- _What is being asked_
For the records below, print the lines from the line with "## cell usage" through the line with "and2_1 229, and3_1 19, and4_1 26, buf_4 30" exactly as written; include both end lines and exclude the rest.

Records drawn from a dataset

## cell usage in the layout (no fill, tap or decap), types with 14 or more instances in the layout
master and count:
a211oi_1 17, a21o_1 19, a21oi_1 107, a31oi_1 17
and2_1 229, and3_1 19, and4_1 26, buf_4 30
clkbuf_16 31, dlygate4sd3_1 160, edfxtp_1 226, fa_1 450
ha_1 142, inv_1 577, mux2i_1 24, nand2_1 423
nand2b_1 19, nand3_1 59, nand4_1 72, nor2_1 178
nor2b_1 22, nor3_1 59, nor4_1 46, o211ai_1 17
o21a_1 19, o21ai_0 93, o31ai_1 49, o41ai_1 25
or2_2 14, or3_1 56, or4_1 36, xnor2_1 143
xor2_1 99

==

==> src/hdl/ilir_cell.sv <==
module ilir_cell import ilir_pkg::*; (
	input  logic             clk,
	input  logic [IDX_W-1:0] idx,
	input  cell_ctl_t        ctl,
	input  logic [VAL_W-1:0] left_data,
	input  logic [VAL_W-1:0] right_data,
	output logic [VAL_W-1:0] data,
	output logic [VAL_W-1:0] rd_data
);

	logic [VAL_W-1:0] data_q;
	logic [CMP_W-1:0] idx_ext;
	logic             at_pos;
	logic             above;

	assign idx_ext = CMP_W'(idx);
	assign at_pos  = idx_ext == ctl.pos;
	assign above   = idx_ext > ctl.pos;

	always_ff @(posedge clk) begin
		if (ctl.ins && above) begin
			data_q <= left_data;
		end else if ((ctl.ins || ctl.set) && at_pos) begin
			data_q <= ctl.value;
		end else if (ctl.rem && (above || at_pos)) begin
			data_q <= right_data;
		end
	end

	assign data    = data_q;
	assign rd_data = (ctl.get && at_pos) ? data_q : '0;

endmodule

==

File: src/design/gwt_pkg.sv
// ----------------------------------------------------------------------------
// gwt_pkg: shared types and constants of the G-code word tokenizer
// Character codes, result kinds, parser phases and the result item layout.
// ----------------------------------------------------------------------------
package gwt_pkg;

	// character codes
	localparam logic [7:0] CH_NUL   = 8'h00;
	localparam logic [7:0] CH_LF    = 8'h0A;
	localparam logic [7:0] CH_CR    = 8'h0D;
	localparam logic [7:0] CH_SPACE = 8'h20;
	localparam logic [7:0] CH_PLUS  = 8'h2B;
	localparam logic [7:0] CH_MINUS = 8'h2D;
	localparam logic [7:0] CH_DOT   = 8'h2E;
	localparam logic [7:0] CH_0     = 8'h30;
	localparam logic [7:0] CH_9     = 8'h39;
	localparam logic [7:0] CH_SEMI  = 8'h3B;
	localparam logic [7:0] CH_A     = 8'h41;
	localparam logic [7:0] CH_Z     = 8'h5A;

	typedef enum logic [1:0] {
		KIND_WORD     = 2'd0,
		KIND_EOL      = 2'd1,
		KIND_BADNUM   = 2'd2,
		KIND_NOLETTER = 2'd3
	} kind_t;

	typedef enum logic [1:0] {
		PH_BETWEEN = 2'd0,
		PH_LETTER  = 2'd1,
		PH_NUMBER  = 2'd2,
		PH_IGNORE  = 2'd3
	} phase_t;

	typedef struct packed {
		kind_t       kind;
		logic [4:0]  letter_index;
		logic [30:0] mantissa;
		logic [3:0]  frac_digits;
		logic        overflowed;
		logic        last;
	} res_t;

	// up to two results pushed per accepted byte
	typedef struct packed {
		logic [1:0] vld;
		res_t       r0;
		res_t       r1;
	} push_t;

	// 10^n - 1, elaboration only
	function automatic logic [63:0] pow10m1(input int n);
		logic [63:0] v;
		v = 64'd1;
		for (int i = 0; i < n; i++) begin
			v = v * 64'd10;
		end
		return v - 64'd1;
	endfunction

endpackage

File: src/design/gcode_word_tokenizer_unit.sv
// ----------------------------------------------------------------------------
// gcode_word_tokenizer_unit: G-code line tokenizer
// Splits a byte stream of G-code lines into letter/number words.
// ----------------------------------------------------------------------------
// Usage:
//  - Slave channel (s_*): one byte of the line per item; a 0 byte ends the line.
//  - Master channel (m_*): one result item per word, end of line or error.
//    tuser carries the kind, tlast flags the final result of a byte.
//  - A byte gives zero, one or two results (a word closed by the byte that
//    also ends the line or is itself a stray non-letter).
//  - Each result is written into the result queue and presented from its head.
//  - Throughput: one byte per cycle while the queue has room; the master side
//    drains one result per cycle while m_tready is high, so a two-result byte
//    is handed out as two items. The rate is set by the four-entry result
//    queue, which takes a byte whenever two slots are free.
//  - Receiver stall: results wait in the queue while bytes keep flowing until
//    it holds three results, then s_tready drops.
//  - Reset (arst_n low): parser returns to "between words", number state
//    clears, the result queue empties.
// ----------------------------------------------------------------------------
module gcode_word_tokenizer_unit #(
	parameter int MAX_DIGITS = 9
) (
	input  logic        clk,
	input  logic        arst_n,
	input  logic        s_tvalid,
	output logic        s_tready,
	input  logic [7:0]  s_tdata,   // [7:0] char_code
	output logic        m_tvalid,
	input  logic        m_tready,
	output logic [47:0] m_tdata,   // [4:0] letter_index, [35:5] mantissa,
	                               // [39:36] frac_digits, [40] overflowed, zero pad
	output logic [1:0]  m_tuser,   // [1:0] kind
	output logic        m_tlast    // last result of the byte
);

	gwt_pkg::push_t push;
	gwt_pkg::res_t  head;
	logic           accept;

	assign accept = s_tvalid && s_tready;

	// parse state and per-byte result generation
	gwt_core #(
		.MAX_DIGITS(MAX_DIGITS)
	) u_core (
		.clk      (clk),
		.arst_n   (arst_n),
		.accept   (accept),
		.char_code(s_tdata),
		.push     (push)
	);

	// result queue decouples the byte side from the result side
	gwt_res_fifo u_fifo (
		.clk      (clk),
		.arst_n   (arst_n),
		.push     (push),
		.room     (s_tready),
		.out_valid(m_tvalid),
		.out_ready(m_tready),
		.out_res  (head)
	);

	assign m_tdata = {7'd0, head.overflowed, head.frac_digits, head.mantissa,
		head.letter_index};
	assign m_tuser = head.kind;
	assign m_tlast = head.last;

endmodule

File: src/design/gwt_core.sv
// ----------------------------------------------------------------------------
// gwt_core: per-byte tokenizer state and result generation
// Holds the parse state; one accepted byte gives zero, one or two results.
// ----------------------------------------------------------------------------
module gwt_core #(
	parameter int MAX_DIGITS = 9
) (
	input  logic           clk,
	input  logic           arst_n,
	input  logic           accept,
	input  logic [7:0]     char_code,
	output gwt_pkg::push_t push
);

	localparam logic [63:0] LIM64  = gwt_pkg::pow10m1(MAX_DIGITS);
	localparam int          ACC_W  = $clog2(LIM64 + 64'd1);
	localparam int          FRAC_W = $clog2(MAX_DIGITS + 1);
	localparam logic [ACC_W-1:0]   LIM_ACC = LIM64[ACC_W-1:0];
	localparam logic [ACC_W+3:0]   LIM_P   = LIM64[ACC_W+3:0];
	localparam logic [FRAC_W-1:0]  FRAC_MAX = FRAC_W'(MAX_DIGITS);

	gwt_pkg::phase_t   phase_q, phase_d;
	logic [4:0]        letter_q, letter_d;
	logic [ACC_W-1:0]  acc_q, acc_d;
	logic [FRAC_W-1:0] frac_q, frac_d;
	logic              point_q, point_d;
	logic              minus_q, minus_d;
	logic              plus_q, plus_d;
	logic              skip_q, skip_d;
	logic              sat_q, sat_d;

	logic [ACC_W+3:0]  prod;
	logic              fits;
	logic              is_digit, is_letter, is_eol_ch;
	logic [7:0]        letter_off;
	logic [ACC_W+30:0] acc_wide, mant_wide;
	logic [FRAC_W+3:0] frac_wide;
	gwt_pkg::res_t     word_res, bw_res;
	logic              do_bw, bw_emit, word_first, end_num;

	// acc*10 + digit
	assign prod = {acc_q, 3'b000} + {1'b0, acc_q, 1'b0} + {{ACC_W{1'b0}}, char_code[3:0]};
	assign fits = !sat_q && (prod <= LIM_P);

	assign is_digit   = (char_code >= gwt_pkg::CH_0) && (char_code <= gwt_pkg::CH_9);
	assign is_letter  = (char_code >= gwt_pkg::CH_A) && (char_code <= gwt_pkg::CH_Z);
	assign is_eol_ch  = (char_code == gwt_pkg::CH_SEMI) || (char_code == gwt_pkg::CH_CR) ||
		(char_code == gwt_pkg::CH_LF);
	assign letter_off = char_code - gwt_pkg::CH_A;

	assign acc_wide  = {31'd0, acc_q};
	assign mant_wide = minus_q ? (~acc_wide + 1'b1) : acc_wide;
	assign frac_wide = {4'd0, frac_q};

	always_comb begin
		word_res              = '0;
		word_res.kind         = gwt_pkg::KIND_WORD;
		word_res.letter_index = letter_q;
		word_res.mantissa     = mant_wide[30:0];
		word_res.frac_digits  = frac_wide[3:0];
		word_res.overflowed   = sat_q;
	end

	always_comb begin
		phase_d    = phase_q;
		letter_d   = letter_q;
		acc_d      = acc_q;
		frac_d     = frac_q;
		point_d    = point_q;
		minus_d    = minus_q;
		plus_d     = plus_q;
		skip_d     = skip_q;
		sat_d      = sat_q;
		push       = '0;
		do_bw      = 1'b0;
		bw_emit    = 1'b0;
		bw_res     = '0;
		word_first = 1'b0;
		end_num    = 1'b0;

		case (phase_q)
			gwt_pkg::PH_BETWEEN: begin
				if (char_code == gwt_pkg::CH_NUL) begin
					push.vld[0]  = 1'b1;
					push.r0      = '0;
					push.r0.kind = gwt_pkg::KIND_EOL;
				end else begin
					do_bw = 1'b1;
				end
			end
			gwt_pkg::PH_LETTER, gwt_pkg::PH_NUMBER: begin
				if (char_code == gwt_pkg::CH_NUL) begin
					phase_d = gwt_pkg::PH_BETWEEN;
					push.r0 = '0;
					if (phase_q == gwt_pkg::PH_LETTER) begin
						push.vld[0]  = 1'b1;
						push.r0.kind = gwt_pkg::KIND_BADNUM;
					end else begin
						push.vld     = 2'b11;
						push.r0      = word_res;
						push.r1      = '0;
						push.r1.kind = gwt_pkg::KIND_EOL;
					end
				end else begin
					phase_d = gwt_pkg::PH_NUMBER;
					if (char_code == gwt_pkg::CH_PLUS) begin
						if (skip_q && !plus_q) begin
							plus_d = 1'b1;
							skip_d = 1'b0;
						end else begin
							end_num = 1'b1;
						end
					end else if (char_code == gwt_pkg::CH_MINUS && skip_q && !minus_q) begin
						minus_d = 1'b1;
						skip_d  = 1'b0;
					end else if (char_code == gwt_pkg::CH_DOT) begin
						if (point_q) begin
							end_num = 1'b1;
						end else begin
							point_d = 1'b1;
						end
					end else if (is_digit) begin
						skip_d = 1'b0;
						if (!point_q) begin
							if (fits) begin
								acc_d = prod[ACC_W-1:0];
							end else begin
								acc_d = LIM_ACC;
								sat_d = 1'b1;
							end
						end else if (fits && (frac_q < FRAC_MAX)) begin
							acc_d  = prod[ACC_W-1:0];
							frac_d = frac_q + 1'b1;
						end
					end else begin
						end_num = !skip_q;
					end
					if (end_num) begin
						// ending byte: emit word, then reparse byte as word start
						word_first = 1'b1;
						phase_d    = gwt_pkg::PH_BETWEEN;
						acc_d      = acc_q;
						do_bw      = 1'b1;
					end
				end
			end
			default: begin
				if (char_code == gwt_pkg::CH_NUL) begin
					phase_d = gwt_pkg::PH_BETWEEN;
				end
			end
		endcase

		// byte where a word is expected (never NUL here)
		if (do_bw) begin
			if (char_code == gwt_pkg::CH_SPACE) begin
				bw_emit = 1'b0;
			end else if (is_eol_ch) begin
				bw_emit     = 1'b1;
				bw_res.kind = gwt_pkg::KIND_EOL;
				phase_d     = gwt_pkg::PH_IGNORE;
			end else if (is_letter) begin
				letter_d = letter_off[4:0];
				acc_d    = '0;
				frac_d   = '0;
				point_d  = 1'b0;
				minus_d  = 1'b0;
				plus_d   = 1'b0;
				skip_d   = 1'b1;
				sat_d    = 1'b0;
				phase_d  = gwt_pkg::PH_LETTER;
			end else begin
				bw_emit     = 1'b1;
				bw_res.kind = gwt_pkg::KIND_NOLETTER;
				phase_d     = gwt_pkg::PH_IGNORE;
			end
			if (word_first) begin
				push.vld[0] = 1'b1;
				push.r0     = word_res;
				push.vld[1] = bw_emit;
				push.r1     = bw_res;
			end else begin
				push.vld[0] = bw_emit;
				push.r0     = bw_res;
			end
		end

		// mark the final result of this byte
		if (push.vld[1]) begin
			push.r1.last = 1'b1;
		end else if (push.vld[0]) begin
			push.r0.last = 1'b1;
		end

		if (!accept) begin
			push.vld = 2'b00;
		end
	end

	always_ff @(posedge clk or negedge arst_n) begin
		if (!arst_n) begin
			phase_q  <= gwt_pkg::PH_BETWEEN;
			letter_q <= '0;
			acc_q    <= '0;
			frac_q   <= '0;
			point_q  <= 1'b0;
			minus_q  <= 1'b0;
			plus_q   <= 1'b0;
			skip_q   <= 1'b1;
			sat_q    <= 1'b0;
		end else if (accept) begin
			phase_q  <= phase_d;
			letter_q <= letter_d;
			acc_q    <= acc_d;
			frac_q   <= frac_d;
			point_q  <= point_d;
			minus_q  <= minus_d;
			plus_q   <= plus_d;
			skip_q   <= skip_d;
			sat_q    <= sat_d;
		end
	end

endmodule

- _The completed task_
## cell usage in the layout (no fill, tap or decap), types with 14 or more instances in the layout
master and count:
a211oi_1 17, a21o_1 19, a21oi_1 107, a31oi_1 17
and2_1 229, and3_1 19, and4_1 26, buf_4 30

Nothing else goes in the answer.